JohnSnowLabs/spark-nlp-workshop

Unexpected format when saving to S3 from EMR

kyleiwaniec opened this issue · 3 comments

I am using spark-nlp to preprocess some text on AWS EMR. As long as I'm in the EMR environment everything works as expected. I have a pipeline that looks like this:
image

I then save the result to S3:
image

I can open the saved files in spark on EMR without issue:
image

So far so good!

The problem

The problem is that when I try to download the processed text from S3 and open it on my computer I get something that looks like HEX:
image

If I try to read it with spark on my local computer it also looks wrong:
image

I have tried to save it using UTF8 encoding and compression 'none', as well as CSV format. None of these options made any difference.

I don't know if the issue is with Spark or S3, but for the life of me I cannot find anything on google to figure out what's happening.

I need this text as plain text to feed to another (non-spark) model downstream.
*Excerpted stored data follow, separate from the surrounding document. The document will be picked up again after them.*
**config.mk**
```make
export PLATFORM = sky130hd
export DESIGN_NAME = btn_debouncer
export DESIGN_NICKNAME = d
export VERILOG_FILES = /design/src/rtl/btn_debouncer.sv
export SDC_FILE = /design/constraint.sdc
export NUM_CORES = 1
export LEC_CHECK = 0
export CAP_MARGIN = 20
export CELL_PAD_IN_SITES_DETAIL_PLACEMENT = 1
export CELL_PAD_IN_SITES_GLOBAL_PLACEMENT = 1
export CORE_MARGIN = 2
export CORE_UTILIZATION = 40
export CTS_CLUSTER_SIZE = 24
export DETAILED_ROUTE_END_ITERATION = 10
export DONT_BUFFER_PORTS = 1
export PLACE_DENSITY = 0.73
export SETUP_SLACK_MARGIN = 0.2
export SYNTH_ARGS = -nofsm -noshare
export SYNTH_HDL_FRONTEND = slang
export SYNTH_SLANG_ARGS = --single-unit
export TNS_END_PERCENT = 100
```
**constraint.sdc**
```tcl
create_clock -name clk -period 2.2 [get_ports clk]
set_input_delay 0.44 -clock clk [delete_from_list [all_inputs] [get_ports clk]]
set_output_delay 0.44 -clock clk [all_outputs]
set_load 0.005 [all_outputs]
```
File: src/rtl/text_writer.sv
// text_writer: write-side controller for the character text buffer.
// Accepts PUT / NEWLINE / BACKSPACE / CLEAR over a valid/ready handshake,
// tracks the cursor and drives a registered buffer write port.
// Handshake: an op is taken on a rising edge where valid && ready. The source
// must hold op/char_in stable while valid is high and not yet taken. ready is
// high only in IDLE. valid seen while ready is low is ignored, not queued.
module text_writer #(
   parameter int          COLS  = 80,
   parameter int          ROWS  = 30,
   parameter logic [3:0]  BLANK = 4'h0
) (
   input  logic        clk,
   input  logic        rst,
   input  logic [1:0]  op,
   input  logic [3:0]  char_in,
   input  logic        valid,
   output logic        ready,
   output logic [11:0] waddr,
   output logic [3:0]  new_char,
   output logic        we,
   output logic [6:0]  cursor_col,
   output logic [4:0]  cursor_row
);

   localparam logic [1:0]  OP_PUT   = 2'd0;
   localparam logic [1:0]  OP_NL    = 2'd1;
   localparam logic [1:0]  OP_BS    = 2'd2;
   localparam logic [1:0]  OP_CLR   = 2'd3;
   localparam logic [11:0] COLS_A   = 12'(COLS);
   localparam logic [11:0] CELLS_A  = 12'(COLS * ROWS);
   localparam logic [6:0]  LAST_COL = 7'(COLS - 1);
   localparam logic [4:0]  LAST_ROW = 5'(ROWS - 1);

   typedef enum logic [1:0] {S_CLEAR, S_LINE_CLR, S_IDLE} state_t;

   state_t      state, state_d;
   logic [6:0]  col, col_d;
   logic [4:0]  row, row_d;
   logic [11:0] base, base_d;        // linear address of column 0 of the cursor row
   logic [11:0] cur, cur_d;          // linear address of the cursor cell
   logic [11:0] clr_addr, clr_addr_d; // next address to blank
   logic [11:0] clr_cnt, clr_cnt_d;   // blank writes already issued
   logic [11:0] waddr_d;
   logic [3:0]  new_char_d;
   logic        we_d;
   logic [11:0] clr_limit;
   logic [11:0] next_base;
   logic [4:0]  next_row;

   // Row that the cursor moves to on a line break (bottom row wraps to top).
   assign next_row  = (row == LAST_ROW) ? 5'd0 : row + 5'd1;
   assign next_base = (row == LAST_ROW) ? 12'd0 : base + COLS_A;
   assign clr_limit = (state == S_CLEAR) ? CELLS_A : COLS_A;

   assign ready      = (state == S_IDLE);
   assign cursor_col = col;
   assign cursor_row = row;

   // Next-state, cursor and write-port decode.
   always_comb begin
      state_d    = state;
      col_d      = col;
      row_d      = row;
      base_d     = base;
      cur_d      = cur;
      clr_addr_d = clr_addr;
      clr_cnt_d  = clr_cnt;
      waddr_d    = waddr;
      new_char_d = new_char;
      we_d       = 1'b0;
      case (state)
         S_CLEAR, S_LINE_CLR: begin
            // One idle cycle after the last blank before handing back ready.
            if (clr_cnt == clr_limit) begin
               state_d = S_IDLE;
            end else begin
               we_d       = 1'b1;
               waddr_d    = clr_addr;
               new_char_d = BLANK;
               clr_addr_d = clr_addr + 12'd1;
               clr_cnt_d  = clr_cnt + 12'd1;
            end
         end
         S_IDLE: begin
            if (valid) begin
               case (op)
                  OP_PUT: begin
                     we_d       = 1'b1;
                     waddr_d    = cur;
                     new_char_d = char_in;
                     if (col != LAST_COL) begin
                        col_d = col + 7'd1;
                        cur_d = cur + 12'd1;
                     end else begin
                        // Line full: blank the new row, first blank next cycle.
                        col_d      = 7'd0;
                        row_d      = next_row;
                        base_d     = next_base;
                        cur_d      = next_base;
                        clr_addr_d = next_base;
                        clr_cnt_d  = 12'd0;
                        state_d    = S_LINE_CLR;
                     end
                  end
                  OP_NL: begin
                     // First blank of the new row is issued right away.
                     col_d      = 7'd0;
                     row_d      = next_row;
                     base_d     = next_base;
                     cur_d      = next_base;
                     we_d       = 1'b1;
                     waddr_d    = next_base;
                     new_char_d = BLANK;
                     clr_addr_d = next_base + 12'd1;
                     clr_cnt_d  = 12'd1;
                     state_d    = S_LINE_CLR;
                  end
                  OP_BS: begin
                     if (col != 7'd0) begin
                        col_d      = col - 7'd1;
                        cur_d      = cur - 12'd1;
                        we_d       = 1'b1;
                        waddr_d    = cur - 12'd1;
                        new_char_d = BLANK;
                     end else if (row != 5'd0) begin
                        col_d      = LAST_COL;
                        row_d      = row - 5'd1;
                        base_d     = base - COLS_A;
                        cur_d      = cur - 12'd1;
                        we_d       = 1'b1;
                        waddr_d    = cur - 12'd1;
                        new_char_d = BLANK;
                     end
                  end
                  default: begin
                     col_d      = 7'd0;
                     row_d      = 5'd0;
                     base_d     = 12'd0;
                     cur_d      = 12'd0;
                     we_d       = 1'b1;
                     waddr_d    = 12'd0;
                     new_char_d = BLANK;
                     clr_addr_d = 12'd1;
                     clr_cnt_d  = 12'd1;
                     state_d    = S_CLEAR;
                  end
               endcase
            end
         end
         default: state_d = S_CLEAR;
      endcase
   end

   // State register; reset restarts the full-screen clear from the top.
   always_ff @(posedge clk) begin
      if (rst) begin
         state    <= S_CLEAR;
         col      <= 7'd0;
         row      <= 5'd0;
         base     <= 12'd0;
         cur      <= 12'd0;
         clr_addr <= 12'd0;
         clr_cnt  <= 12'd0;
         waddr    <= 12'd0;
         new_char <= 4'd0;
         we       <= 1'b0;
      end else begin
         state    <= state_d;
         col      <= col_d;
         row      <= row_d;
         base     <= base_d;
         cur      <= cur_d;
         clr_addr <= clr_addr_d;
         clr_cnt  <= clr_cnt_d;
         waddr    <= waddr_d;
         new_char <= new_char_d;
         we       <= we_d;
      end
   end

endmodule
## src/rtl/relational_flags_unit.sv

```systemverilog
`default_nettype none
// ============================================================================
// Module  : relational_flags_unit
// Brief   : Latches one-hot comparator relation flags {Z,G,L} and resolves
//           branch-condition queries against them, returning a registered
//           taken/not-taken result. Also keeps a sticky malformed-flag error
//           and a saturating count of taken branches.
// Revision: 1.0 - initial release
// ============================================================================
module relational_flags_unit #(
  parameter int CNT_W = 16
) (
  input  logic             clk,
  input  logic             rst,
  input  logic             cmp_valid,
  input  logic             AeqB,
  input  logic             AmaB,
  input  logic             AmeB,
  input  logic             br_valid,
  input  logic [2:0]       br_cond,
  output logic             br_ready,
  output logic             res_valid,
  output logic             res_taken,
  output logic [2:0]       flags,
  output logic             flags_valid,
  output logic             err,
  input  logic             err_clr,
  output logic [CNT_W-1:0] taken_cnt
);

  typedef enum logic [0:0] {
    ST_EMPTY = 1'b0,
    ST_HOLD  = 1'b1
  } state_t;

  localparam logic [CNT_W-1:0] CNT_MAX = '1;

  state_t           state_q, state_d;
  logic [2:0]       flags_q, flags_d;
  logic             err_q, err_d;
  logic             pend_valid_q, pend_valid_d;
  logic             pend_taken_q, pend_taken_d;
  logic             res_valid_q, res_valid_d;
  logic             res_taken_q, res_taken_d;
  logic [CNT_W-1:0] cnt_q, cnt_d;

  logic [2:0]       flag_set;
  logic             one_hot;
  logic             legal_wr;
  logic             bad_wr;
  logic             accept;
  logic             cond_true;

  // Decode the comparator flag set and the branch condition against the held flags.
  always_comb begin
    flag_set  = {AeqB, AmaB, AmeB};
    one_hot   = (flag_set == 3'b100) || (flag_set == 3'b010) || (flag_set == 3'b001);
    legal_wr  = cmp_valid && one_hot;
    bad_wr    = cmp_valid && !one_hot;
    // ALWAYS/NEVER do not depend on the flags, so they never stall in EMPTY.
    br_ready  = (state_q == ST_HOLD) || (br_cond == 3'b110) || (br_cond == 3'b111);
    accept    = br_valid && br_ready;
    cond_true = 1'b0;
    case (br_cond)
      3'b000:  cond_true = flags_q[2];
      3'b001:  cond_true = !flags_q[2];
      3'b010:  cond_true = flags_q[1];
      3'b011:  cond_true = flags_q[0];
      3'b100:  cond_true = flags_q[1] | flags_q[2];
      3'b101:  cond_true = flags_q[0] | flags_q[2];
      3'b110:  cond_true = 1'b1;
      default: cond_true = 1'b0;
    endcase
  end

  // Next-state: FSM, flag register, sticky error, two-stage result pipeline, counter.
  always_comb begin
    state_d      = state_q;
    flags_d      = flags_q;
    err_d        = err_q;
    pend_valid_d = accept;
    pend_taken_d = pend_taken_q;
    res_valid_d  = pend_valid_q;
    res_taken_d  = res_taken_q;
    cnt_d        = cnt_q;

    if (legal_wr) begin
      flags_d = flag_set;
      state_d = ST_HOLD;
    end

    // A malformed write in the same cycle as a clear leaves the error set.
    if (bad_wr) begin
      err_d = 1'b1;
    end else if (err_clr) begin
      err_d = 1'b0;
    end

    // The condition is captured with the flags held at the accepting edge,
    // so a same-cycle flag write only affects later queries.
    if (accept) begin
      pend_taken_d = cond_true;
    end

    if (pend_valid_q) begin
      res_taken_d = pend_taken_q;
      if (pend_taken_q && (cnt_q != CNT_MAX)) begin
        cnt_d = cnt_q + 1'b1;
      end
    end
  end

  // State registers; reset drops everything, including any query in flight.
  always_ff @(posedge clk or posedge rst) begin
    if (rst) begin
      state_q      <= ST_EMPTY;
      flags_q      <= 3'b000;
      err_q        <= 1'b0;
      pend_valid_q <= 1'b0;
      pend_taken_q <= 1'b0;
      res_valid_q  <= 1'b0;
      res_taken_q  <= 1'b0;
      cnt_q        <= '0;
    end else begin
      state_q      <= state_d;
      flags_q      <= flags_d;
      err_q        <= err_d;
      pend_valid_q <= pend_valid_d;
      pend_taken_q <= pend_taken_d;
      res_valid_q  <= res_valid_d;
      res_taken_q  <= res_taken_d;
      cnt_q        <= cnt_d;
    end
  end

  assign flags       = flags_q;
  assign flags_valid = (state_q == ST_HOLD);
  assign err         = err_q;
  assign res_valid   = res_valid_q;
  assign res_taken   = res_taken_q;
  assign taken_cnt   = cnt_q;

endmodule
`default_nettype wire
```

## config.mk

```make
export PLATFORM = sky130hd
export DESIGN_NAME = relational_flags_unit
export DESIGN_NICKNAME = d
export VERILOG_FILES = /design/src/rtl/relational_flags_unit.sv
export SDC_FILE = /design/constraint.sdc
export NUM_CORES = 1
export LEC_CHECK = 0
export BUFFER_PORTS_ARGS = -buffer_cell sky130_fd_sc_hd__buf_2
export CAP_MARGIN = 40
export CORE_MARGIN = 3
export CORE_UTILIZATION = 51
export DETAILED_ROUTE_END_ITERATION = 12
export GPL_TIMING_DRIVEN = 0
export PLACE_DENSITY = 0.78
export SLEW_MARGIN = 30
export SYNTH_ARGS = -nofsm -noshare
export SYNTH_HDL_FRONTEND = slang
export SYNTH_SLANG_ARGS = --single-unit
```

## constraint.sdc

```tcl
create_clock -name clk -period 2.75 [get_ports clk]
set_clock_uncertainty 0.15 [all_clocks]
set_input_delay 0.1375 -clock clk [delete_from_list [all_inputs] [get_ports clk]]
set_output_delay 0.1375 -clock clk [all_outputs]
set_load 0.005 [all_outputs]
```

==> impl_results.md <==
* Fin crit period at 2065 ps
* Post-synthesis mux area share at 0.03582
* Antenna violations before repair at 0
* Post-synth ARST share at 1.000
* Final Max Slew Viols at 0
* Non-Filler Instances at 195
* Setup Buffers After CTS at 0
* CP Data Required Time at 2810 ps
* Resize count post-CTS at 0
* Static Leak at 0.7652 nW
* Clock sinks at 25
* Register area at 625.6 sq um
* Met1 Usage GRT at 0.2384
* Placed Cells at 182
* Seq/Total Area, Yosys at 0.4975
* Initial Utilization at 0.5525
* Hold Path Class: primary input to flip-flop
* Synthesized Nets at 131
* Fin nets at 180
* Power Total at 0.8982 mW
* Ys Warns at 0
* Gr busiest metal: met2
* TritonCTS clock tree: built
* # hold bufs at CTS at 9
* TritonRoute pass-1 iters at 4
* Overall Global Routing Usage at 0.1888
* First-pass GRT wire length at 4.767 mm
* Number of global-route vias before repair at 1,053
* Multi-input logic area at 605.6 sq um
* R2R Path Start: taken_cnt[5]
* XOR/XNOR share of the synthesized area at 0.05572
* Synth unique cells at 38
* Row count at 17
* Worst slew pin tran at 492.4 ps
* Die width at 55.66 um
* Vias per cell at 5.713
* Hold Startpoint: br_cond[1]
* Worst slew margin at 0.6690
* Drt initial violations at 27
* Commonest non-fill, non-tap cell in the layout: buf_2
* Routed Antenna Nets at 0
* MaxCap Viol Count at 0
* Final wirelength at 2.810 mm
* PortBufs at 34
* Root Driver: clkbuf_4
* Clk_lat worst skew at 300 ps
* Outcome: complete, no violations
* Clock power share at 0.178
* Fin util at 0.7059
* RSZ-0062 raised after global routing: no
* Ant. Diodes at 0
* Most frequent cells in the layout: buf_2 (34), dfrtp_1 (25), nand2_1 (10)
* Syn avg cell area at 10.57 sq um
* Dominant synthesized flop cell: dfrtp_1
* Inserted Clock Buffers at 3
* Vias at 1,114
* Area grow syn2layout at 27.76%
* Worst vdd ir at 428.7 uV
* Setup TNS at 0 ps
* Crit end category: flip-flop
* Synth Area in Compound Gates at 0.1851
* # IOs at 35
* Max clock buf depth at 2
* Net Sw Frac at 0.3265
* Max Freq at 0.4843 GHz
* Simple-gate share of the synthesized area at 0.1950
* Internal Power at 0.6049 mW
* Die area at 3097 sq um
* M2 GR Usage at 0.3311
* Post-Syn Instances at 119
* Die H at 55.66 um
* Met3 Use GR at 0.03944
* Final period utilization at 0.7508
* Largest family of logic cells by synthesized area: simple AND/OR/NAND/NOR gates
* Crit path DAT at 2120 ps
* Fin. Hold Viols at 0
* Gate power share at 0.272
* Adder-Cell Fraction of Synth Area at 0.009950
* Grt ovf at 0
* Psw at 0.2933 mW
* DR DRC count at 0
* PwrDens at 559.1 nW/um^2
* Layout cells sized above 1 at 0.2814
* DPL Wire Length at 2.019 mm
* Core area at 2276 sq um
* Critical Path Start: taken_cnt[5]
* Final setup violation count at 0
* Max Fanout on Critical Path at 7
* Startpoint types: flip-flop
* Final GP Congestion at 0.7913
* Htree depth at 1
* Post-synthesis instance area at 1257 sq um
* Clk slew on worst S/H paths at 130 ps
* Largest net degree at the start of global routing at 18
* Kind of critical path: flip-flop to flip-flop
* Post-synth EDFFs at 0
* FF+latch count, synth at 25
* Fillers at 194
* WL/cell at 14.41 um
* Seq pwr share at 0.550
## kinds of logic (layout without fill, tap and decap cells)
logic type,count (synthesis),after routing
and+or+nand+nor,40,40
AOI/OAI and AO/OA,34,34
DFF,25,25
xor gates and xnor gates,8,8
buffers and inverters,7,55
muxes,4,4
adders and majority gates,1,1
## metrics by stage
step	hold WS, ps	cell area (sq um)	worst slack (ps)
finish	16.48	1607	685.3
global route	3.269	1607	584.1
CTS	6.131	1607	678.7
detailed placement	10.18	1490	699.3
global placement	175.0	1463	716.8
floorplan	14.82	1257	789.7
## per-layer routing
metal / vias up / routed length (um)
li1: 543 / -
met1: 537 / 1240
met2: 32 / 1425
met3: 2 / 132
met4: 0 / 11
met5: - / 0
## flip-flops by register name, summed over array words and instances (netlist names)
signal and flops:
res_taken 1, err 1, taken_cnt 16, pend_taken_q 1
pend_valid_q 1, flags_valid 1, res_valid 1, flags 3
## cells in the mapped netlist, drive strengths merged (2+ instances only)
library cell,number,area [sq um]
nand2,10,37.54
xnor2,3,26.28
nor4,4,37.53
o211ai,3,27.52
a31oi,5,31.28
o21ai,5,25.02
mux2,4,45.04
o31ai,4,30.03
and2,3,18.77
inv,7,26.28
o21a,3,22.52
a211oi,2,15.01
nand4,4,40.04
nand3,7,35.03
dfrtp,25,625.6
a21oi,6,30.03
xor2,5,43.79
nor2,2,7.510
and3,3,18.77
## critical path: stages (launching register included)
cell,delay [ps]
dfrtp_1,520
nand4_4,170
or4_4,590
o211ai_2,210
mux2_1,330
## power by group through the flow
| stage | Combinational [mW] | Sequential [mW] | Clock (mW) |
|---|---|---|---|
| 4_1_cts | 0.245 | 0.493 | 0.170 |
| 6_report | 0.244 | 0.494 | 0.160 |
| 3_5_place_dp | 0.229 | 0.500 | 0 |
| 5_1_grt | 0.272 | 0.506 | 0.190 |
| 2_1_floorplan | 0.125 | 0.496 | 0 |
| 3_3_place_gp | 0.217 | 0.497 | 0 |
## path summary, 6_finish.rpt
check | endpoint | slack (ps) | cells past startpoint
worst max-delay path | taken_cnt[1] | 690 | 4
worst min-delay path | pend_taken_q | 20 | 3
worst max register to register | taken_cnt[1] | 690 | 4
worst min register to register | res_taken | 370 | 1
max in group asynchronous | taken_cnt[3] | 1830 | 4
min in group asynchronous | taken_cnt[10] | 200 | 3
## final cells by class
| type | instances | share of cell area |
|---|---|---|
| tap | 28 | 0.02181 |
| multi-input combinational | 87 | 0.3769 |
| clock buffer | 4 | 0.01636 |
| inverter | 7 | 0.01636 |
| sequential | 25 | 0.3894 |
| timing repair buffer | 44 | 0.1791 |
(Power assumes the default switching activity.)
Please help :)

Thank you in advance,
Kyle

Your Environment

EMR:

image

image

image

S3

  • Encryption is disabled
  • The bucket is public

Local environment:

image

I tried saving it as parquet as well just see if I could open it locally this way. Again, if I open the parquet file in EMR there is no issue. However, when I try to open the parquet file locally I get this error:

data/part-00000-a5034bfc-1413-40c3-be91-8ee84a714016-c000.snappy.parquet is not a Parquet file. expected magic number at tail [80, 65, 82, 49] but found [-91, -65, -120, -38]

Also tried with 3.4.4 version of spark nlp with the same results.
Also tried with EMR version 6.9.0 with the same results

This is an AWS config issue specific to my account. Hence closing.